Blackwell (working with journalist Paul Morley) has written a highly entertaining, rapid-fire, hard-to-put-down memoir. The record producer/label founder/hotelier/film producer takes us on a rip-roaring ride through the 60s, 70s, and 80s, the most exciting years in popular music ... Disclaimer: I’ve known Blackwell for many years and have shared adventures with him. I could be biased. But I think I’m just impressed ... The Islander is packed with juicy stories about the rise of rock music in the 60s and 70s ... Blackwell’s story puts us in the company of a businessman who was as ethical as he was fun and strong-willed. He also has incredibly good taste ... The Islander is 320 pages long. I could have read 320 more.
It is Marley—with whom Mr. Blackwell felt a great personal affinity—who is at the emotional center of The Islander. Due to the book’s occasionally unchronological structure, the singer’s death from cancer in 1981 keeps coming up, as though it haunts Mr. Blackwell daily ... The Islander, among its many pleasures, doubles as a firsthand history of the development of Jamaican music ... The Islander offers a vivid series of John Aubrey-esque 'Brief Lives' of Mr. Blackwell’s most notable artists. Far more has been said at far greater length elsewhere about Marley or, say, Martyn, but Mr. Blackwell’s sympathy for his subjects reveals unspoken truths we feel we might easily have intuited if only we’d listened to the music hard enough ... One is always sent scurrying back to the music: Grace Jones’s Warm Leatherette, a great-sounding record by any stretch, never sounded as magnificent as it did after reading Mr. Blackwell’s dissection of its production ... The Islander is more a professional biography than an intimate memoir. There are no children mentioned by name, and his wives’ designations are purely temporal.

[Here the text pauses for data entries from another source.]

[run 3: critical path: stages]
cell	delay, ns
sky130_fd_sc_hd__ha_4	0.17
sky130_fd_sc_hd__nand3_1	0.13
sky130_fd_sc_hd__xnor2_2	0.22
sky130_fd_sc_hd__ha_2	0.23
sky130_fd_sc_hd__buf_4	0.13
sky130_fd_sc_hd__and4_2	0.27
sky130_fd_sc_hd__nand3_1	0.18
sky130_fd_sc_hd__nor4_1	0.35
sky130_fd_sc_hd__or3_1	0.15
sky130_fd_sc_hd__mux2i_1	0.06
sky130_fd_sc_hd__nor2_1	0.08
===== config.mk =====
export PLATFORM = sky130hd
export DESIGN_NAME = pgwalk_top
export DESIGN_NICKNAME = d
export VERILOG_FILES = /design/src/rtl/pgwalk_pkg.sv /design/src/rtl/pgwalk_ctrl.sv /design/src/rtl/pgwalk_dpath.sv /design/src/rtl/pgwalk_top.sv
export SDC_FILE = /design/constraint.sdc
export NUM_CORES = 1
export LEC_CHECK = 0
export BUFFER_PORTS_ARGS = -buffer_cell sky130_fd_sc_hd__buf_2
export CAP_MARGIN = 40
export CORE_MARGIN = 2
export CORE_UTILIZATION = 25
export CTS_BUF_LIST = sky130_fd_sc_hd__clkbuf_4 sky130_fd_sc_hd__clkbuf_8 sky130_fd_sc_hd__clkbuf_16
export DETAILED_ROUTE_END_ITERATION = 7
export SYNTH_ARGS = -nofsm -noshare
export SYNTH_HDL_FRONTEND = slang
export SYNTH_SLANG_ARGS = --single-unit

===== constraint.sdc =====
create_clock -name clk -period 2.45 [get_ports clk]
set_input_delay 0.49 -clock clk [delete_from_list [all_inputs] [get_ports clk]]
set_output_delay 0.49 -clock clk [all_outputs]
set_load 0.02 [all_outputs]
`config.mk`:
```
export PLATFORM = sky130hd
export DESIGN_NAME = pdot_accum
export DESIGN_NICKNAME = d
export VERILOG_FILES = /design/src/rtl/pdot_pkg.sv /design/src/rtl/pdot_lane.sv /design/src/rtl/pdot_tree.sv /design/src/rtl/pdot_core.sv /design/src/rtl/pdot_accum.sv
export SDC_FILE = /design/constraint.sdc
export NUM_CORES = 1
export LEC_CHECK = 0
export BUFFER_PORTS_ARGS = -buffer_cell sky130_fd_sc_hd__clkbuf_2
export CORE_MARGIN = 5
export CORE_UTILIZATION = 64
export CTS_BUF_LIST = sky130_fd_sc_hd__clkbuf_4 sky130_fd_sc_hd__clkbuf_8 sky130_fd_sc_hd__clkbuf_16
export CTS_CLUSTER_SIZE = 16
export DETAILED_ROUTE_END_ITERATION = 12
export GPL_TIMING_DRIVEN = 0
export HOLD_SLACK_MARGIN = 0.05
export PLACE_DENSITY = 0.86
export SLEW_MARGIN = 0
export SYNTH_ARGS = -nofsm -noshare
export SYNTH_HDL_FRONTEND = slang
export SYNTH_SLANG_ARGS = --single-unit
```
`constraint.sdc`:
```
create_clock -name clk -period 12.4 [get_ports clk]
set_input_delay 1.24 -clock clk [delete_from_list [all_inputs] [get_ports clk]]
set_output_delay 1.24 -clock clk [all_outputs]
set_load 0.005 [all_outputs]
```
`src/rtl/pdot_pkg.sv`:
```
package pdot_pkg;
  localparam int LANES_DEF = 4;
  localparam int DW_DEF    = 8;
  localparam int ACC_W_DEF = 32;
  localparam int CNT_W_DEF = 16;

  // Signed add overflow: operands agree in sign, result disagrees.
  function automatic logic add_ovf(input logic a_msb, input logic b_msb, input logic s_msb);
    return (a_msb == b_msb) && (s_msb != a_msb);
  endfunction
endpackage

```
`src/rtl/pdot_lane.sv`:
```
module pdot_lane #(
  parameter int DW = 8,
  parameter int PW = 2 * DW + 1
) (
  input  logic                 [DW-1:0] act,
  input  logic                 [DW-1:0] wgt,
  output logic signed          [PW-1:0] prod,
  output logic                          idle
);
  logic signed [PW-1:0] act_x;
  logic signed [PW-1:0] wgt_x;

  assign idle = (act == '0) || (wgt == '0);

  always_comb begin
    act_x = {{(PW-DW){1'b0}}, act};
    wgt_x = {{(PW-DW){wgt[DW-1]}}, wgt};
    if (idle) prod = '0;
    else      prod = act_x * wgt_x;
  end
endmodule

```
`src/rtl/pdot_tree.sv`:
```
module pdot_tree #(
  parameter int LANES = 4,
  parameter int PW    = 17,
  parameter int SW    = PW + $clog2(LANES)
) (
  input  logic signed [PW-1:0] prods [LANES],
  input  logic        [LANES-1:0] idle,
  output logic signed [SW-1:0] sum,
  output logic                 all_idle
);
  always_comb begin
    sum = '0;
    for (int k = 0; k < LANES; k++) sum = sum + SW'(prods[k]);
  end

  assign all_idle = &idle;
endmodule

```
`src/rtl/pdot_core.sv`:
```
module pdot_core
  import pdot_pkg::*;
#(
  parameter int SW    = 19,
  parameter int ACC_W = 32,
  parameter int CNT_W = 16
) (
  input  logic                    clk,
  input  logic                    rst,
  input  logic                    start,
  input  logic                    in_valid,
  input  logic                    in_last,
  input  logic signed [SW-1:0]    beat_sum,
  input  logic                    beat_idle,
  input  logic                    res_ready,
  output logic                    in_ready,
  output logic                    res_valid,
  output logic signed [ACC_W-1:0] acc,
  output logic        [CNT_W-1:0] skips,
  output logic                    ovf
);
  localparam logic [CNT_W-1:0] CNT_MAX = '1;
  localparam int               MSB     = ACC_W - 1;

  logic                    fire;
  logic signed [ACC_W-1:0] base;
  logic signed [ACC_W-1:0] addend;
  logic signed [ACC_W-1:0] nxt;
  logic                    step_ovf;
  logic        [CNT_W-1:0] skip_base;

  assign in_ready = !res_valid;
  assign fire     = in_valid && in_ready;

  always_comb begin
    base      = start ? '0 : acc;
    skip_base = start ? '0 : skips;
    addend    = ACC_W'(beat_sum);
    nxt       = beat_idle ? base : base + addend;
    step_ovf  = !beat_idle && add_ovf(base[MSB], addend[MSB], nxt[MSB]);
  end

  always_ff @(posedge clk) begin
    if (rst) begin
      acc       <= '0;
      skips     <= '0;
      ovf       <= 1'b0;
      res_valid <= 1'b0;
    end else begin
      if (fire) begin
        acc <= nxt;
        ovf <= (start ? 1'b0 : ovf) | step_ovf;
        if (beat_idle && skip_base != CNT_MAX) skips <= skip_base + 1'b1;
        else                                   skips <= skip_base;
      end
      if (fire && in_last)            res_valid <= 1'b1;
      else if (res_valid && res_ready) res_valid <= 1'b0;
    end
  end

  AST_VALID_AFTER_LAST: assert property (@(posedge clk) disable iff (rst)
    (in_valid && in_ready && in_last) |=> res_valid);
  AST_RESULT_HELD: assert property (@(posedge clk) disable iff (rst)
    (res_valid && !res_ready) |=> (res_valid && $stable(acc)));
  AST_NO_TAKE_WHILE_PENDING: assert property (@(posedge clk) disable iff (rst)
    (res_valid && !res_ready) |=> ($stable(skips) && $stable(ovf)));
  AST_SKIP_KEEPS_SUM: assert property (@(posedge clk) disable iff (rst)
    (fire && !start && beat_idle) |=> (acc == $past(acc)));
  AST_START_CLEARS: assert property (@(posedge clk) disable iff (rst)
    (fire && start && beat_idle) |=> (acc == '0 && skips == 1 && !ovf));
  AST_SKIP_SATURATES: assert property (@(posedge clk) disable iff (rst)
    (skips == CNT_MAX && !(fire && start)) |=> (skips == CNT_MAX));
  AST_OVF_STICKY: assert property (@(posedge clk) disable iff (rst)
    (ovf && !(fire && start)) |=> ovf);
endmodule

```
`src/rtl/pdot_accum.sv`:
```
module pdot_accum
  import pdot_pkg::*;
#(
  parameter int LANES = LANES_DEF,
  parameter int DW    = DW_DEF,
  parameter int ACC_W = ACC_W_DEF,
  parameter int CNT_W = CNT_W_DEF
) (
  input  logic                  clk,
  input  logic                  rst,
  input  logic                  start,
  input  logic                  in_valid,
  output logic                  in_ready,
  input  logic                  in_last,
  input  logic [LANES*DW-1:0]   in_act,
  input  logic [LANES*DW-1:0]   in_wgt,
  output logic                  res_valid,
  input  logic                  res_ready,
  output logic [ACC_W-1:0]      res_sum,
  output logic [CNT_W-1:0]      res_skips,
  output logic                  res_ovf
);
  localparam int PW = 2 * DW + 1;
  localparam int SW = PW + $clog2(LANES);

  logic signed [PW-1:0]    prods [LANES];
  logic        [LANES-1:0] lane_idle;
  logic signed [SW-1:0]    beat_sum;
  logic                    beat_idle;
  logic signed [ACC_W-1:0] acc;

  for (genvar k = 0; k < LANES; k++) begin : g_lane
    pdot_lane #(.DW(DW), .PW(PW)) lane_i (
      .act  (in_act[k*DW +: DW]),
      .wgt  (in_wgt[k*DW +: DW]),
      .prod (prods[k]),
      .idle (lane_idle[k])
    );
  end

  pdot_tree #(.LANES(LANES), .PW(PW), .SW(SW)) tree_i (
    .prods    (prods),
    .idle     (lane_idle),
    .sum      (beat_sum),
    .all_idle (beat_idle)
  );

  pdot_core #(.SW(SW), .ACC_W(ACC_W), .CNT_W(CNT_W)) core_i (
    .clk       (clk),
    .rst       (rst),
    .start     (start),
    .in_valid  (in_valid),
    .in_last   (in_last),
    .beat_sum  (beat_sum),
    .beat_idle (beat_idle),
    .res_ready (res_ready),
    .in_ready  (in_ready),
    .res_valid (res_valid),
    .acc       (acc),
    .skips     (res_skips),
    .ovf       (res_ovf)
  );

  assign res_sum = acc;

  AST_READY_FOLLOWS_RESULT: assert property (@(posedge clk) disable iff (rst)
    $rose(res_valid) |-> !in_ready);
endmodule

```
==> impl_metrics.ini, run 1 <==
[placed_design]
numPortBuffers = 107
dp_hpwl_mm = 29.3
dp_cells = 2203
gp_congestion = 0.946

[global_route]
grt_pass1_vias = 12900
antenna_found_initial = 0
grt_start_max_net_pins = 19
grt_pass1_wl_mm = 60.0
grt.total_usage_pct = 27.3
grt-ovfl-total = 0

[floorplan]
fp.dieArea_um2 = 25900
fp.dieH_um = 161
core_region_area_um2 = 22500
die_width_um = 161
start_util_pct = 64.8
row_count = 55
pin_count = 121

[clock_network]
ctsHoldBuffers = 0
cts_setup_buffers = 0
clkLatencyLatePin_ns = 0.30
htree_levels = 2
cts_root_buffer = clkbuf_16
cts_sinks = 50
cts_tree = done
clockBufferDepth = 2
cts.repair.resized = 0
cts.reportedPaths.clkPinSlew_ns = 0.07
cts_made_buffers = 5

[final_layout]
nFillCells = 1793
ff_latch_area_um2 = 1000
drive_gt1_share_pct = 7.17
nNetsFinal = 2394
area_growth_pct = 7.27
final_cell_count_no_fill = 2211
multiInputGateArea_um2 = 12200
antenna_cells = 0

[setup_path]
worstPathArrival_ns = 11.09
required_ns = 12.63
endpoint_kind = flip-flop
max_stage_delay_ns = 0.55
critPathMaxFanout = 14
cp_slowest_cell = fa_1
setup.worst_path.start_class = primary input
criticalPathCategory = in2reg

[sta]
max_freq_mhz = 92.1
setup_tns_ns = 0
period_needed_ns = 10.86
setup_viol = 0
finClkSkew_ns = 0.00534
hold_viol = 0
worst_pin_slew_ns = 0.963
post-route-period-util_pct = 87.6
slew_viol_final = 0
rsz0062_at_grt = no
relSlewSlack_pct = 35.8

[yosys]
synthFlopType = dfxtp_1
syn_area_per_cell_um2 = 8.06
synth_nets = 2279
syn_inst = 1810
synth_enable_flop_cells = 0
synth_cell_types = 70
synthArstFlopShare_pct = 0
ys_seq_area_share_pct = 6.87
synth_seq_cells = 50
netlist_area_um2 = 14600
synth_warnings = 0

[routing]
drtIter0Drc = 918
avgRoutedWirePerCell_um = 15.9
ant_nets = 0
vias = 12700
viasPerCell = 5.76
postRouteWirelength_mm = 35.1
dr.pass1.iters = 6
drc = 0

[flow_run]
maxCapViolations = 0

[worst_hold_path]
hold_class = reg2reg

[outcome]
status = finished, final reports clean
-- worst max-delay path, delay by kind of cell --
| kind | cells | cell delay (ns) |
|---|---|---|
| simple gates | 7 | 1.00 |
| mux | 1 | 0.34 |
| buf+inv | 6 | 0.76 |
| xor+xnor | 1 | 0.28 |
| compound gates | 16 | 3.33 |
| fa+ha+maj | 9 | 4.15 |
-- metal layers --
layer  share of wire (%)  vias to the layer above  GRT usage, %
li1                    -                     6050             -
met1                  41                     6111          34.8
met2                  50                      467          48.9
met3                 6.0                       97          2.64
met4                 3.0                        0          8.80
met5                   0                        -             0
-- path summary, 6_finish.rpt --
check	slack (ns)	to	cells past startpoint	start
max	1.54	core_i.acc[31]	40	in_act[7]
max reg2reg	8.49	core_i.acc[28]	14	core_i.acc[0]
min	0.46	core_i.ovf	2	core_i.ovf
min reg2reg	0.46	core_i.ovf	2	core_i.ovf
-- cell usage in the layout (no fill, tap or decap), drive strengths merged, types with 8 or more instances in the layout --
| cell type | Yosys | final |
|---|---|---|
| clkbuf | 39 | 151 |
| o21a | 8 | 8 |
| a22oi | 27 | 27 |
| xnor2 | 68 | 68 |
| and2 | 167 | 167 |
| o21ai | 38 | 38 |
| ha | 215 | 215 |
| nor2b | 37 | 37 |
| inv | 328 | 329 |
| a21o | 20 | 20 |
| o21bai | 28 | 28 |
| a211oi | 12 | 12 |
| nand3 | 17 | 17 |
| nor2 | 126 | 126 |
| nor4 | 20 | 20 |
| nor3 | 16 | 16 |
| nand2b | 26 | 26 |
| dfxtp | 50 | 50 |
| xor2 | 25 | 25 |
| nand2 | 182 | 182 |
| a21oi | 96 | 96 |
| fa | 184 | 184 |
-- registers in the layout, indices dropped and copies added, names as in the netlist --
register and flops:
core_i.acc 32, core_i.res_valid 1, core_i.ovf 1, core_i.skips 16
-- synth_stat cells (4+ instances only) --
cell type | n | share of area [%]
inv_1 | 326 | 8.4
xnor2_1 | 68 | 4.1
nand2b_1 | 26 | 1.1
nand3_1 | 17 | 0.58
nor4_1 | 20 | 0.86
xor2_1 | 25 | 1.5
o21a_1 | 8 | 0.41
and2_1 | 167 | 7.2
o21bai_1 | 28 | 1.4
a211o_1 | 4 | 0.24
a21o_1 | 20 | 1.0
and3_1 | 7 | 0.30
ha_1 | 215 | 18
a22oi_1 | 27 | 1.4
clkbuf_1 | 39 | 1.0
nand2_1 | 182 | 4.7
fa_1 | 184 | 25
a31oi_1 | 5 | 0.21
dfxtp_1 | 50 | 6.9
or4_1 | 4 | 0.21
nor3_1 | 15 | 0.51
nor2b_1 | 37 | 1.6
nor2_1 | 126 | 3.2
nand4_1 | 5 | 0.21
a21oi_1 | 94 | 3.2
a211oi_1 | 11 | 0.57
o21ai_0 | 36 | 1.2
-- per-stage QoR --
step           hold slack, ns  setup slack, ns  instance area (µm²)  utilization (%)
2_1_floorplan           0.449             2.51                14600                -
3_3_place_gp            0.443             1.48                15500             68.8
3_5_place_dp            0.447             1.36                15500             68.8
4_1_cts                 0.464             1.63                15600             69.5
5_1_grt                 0.514            0.969                15600             69.5
6_report                0.459             1.54                15600             69.5
-- cells by family after synthesis --
logic type | after synthesis | share of synthesized area, %
simple gates | 623 | 21.5
fa+ha+maj | 400 | 43.8
buf+inv | 371 | 9.61
compound gates | 269 | 12.3
xor+xnor | 93 | 5.59
flops | 50 | 6.87
mux | 4 | 0.309
-- cell type report --
type,count,share of cell area (%)
buffer,43,1.09
clock inverter,3,0.184
timing repair buffer,108,3.47
multi-input combinational,1389,77.9
clock buffer,5,0.800
inverter,328,7.87
sequential,50,6.40
tap,285,2.28
Power of run 1 is not shown: default switching activity piles up to over one toggle a cycle in this logic, so the estimate is an artifact.
[src/rtl/spi_sync.sv]
module spi_sync #(
  parameter int unsigned W      = 3,
  parameter int unsigned STAGES = 2,
  parameter logic [W-1:0] RST_VAL = '0
) (
  input  logic         clk_i,
  input  logic         rst_ni,
  input  logic [W-1:0] d_i,
  output logic [W-1:0] q_o
);
  logic [W-1:0] st_q [STAGES];

  always_ff @(posedge clk_i or negedge rst_ni) begin
    if (!rst_ni) begin
      for (int s = 0; s < STAGES; s++) st_q[s] <= RST_VAL;
    end else begin
      st_q[0] <= d_i;
      for (int s = 1; s < STAGES; s++) st_q[s] <= st_q[s-1];
    end
  end

  assign q_o = st_q[STAGES-1];
endmodule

Readers will know they’re in for a rollicking, fun, and vertigo-inducing wild ride of a memoir when by page seven, the author at age eighteen is getting punched out by Errol Flynn for attempting to steal one of his girlfriends ... Long-awaited ... Blackwell wends his way chronologically through his colorful story devoting separate decade chapters from the fifties through the nineties ... An obligatory purchase for all self-respecting rock and pop culture collections.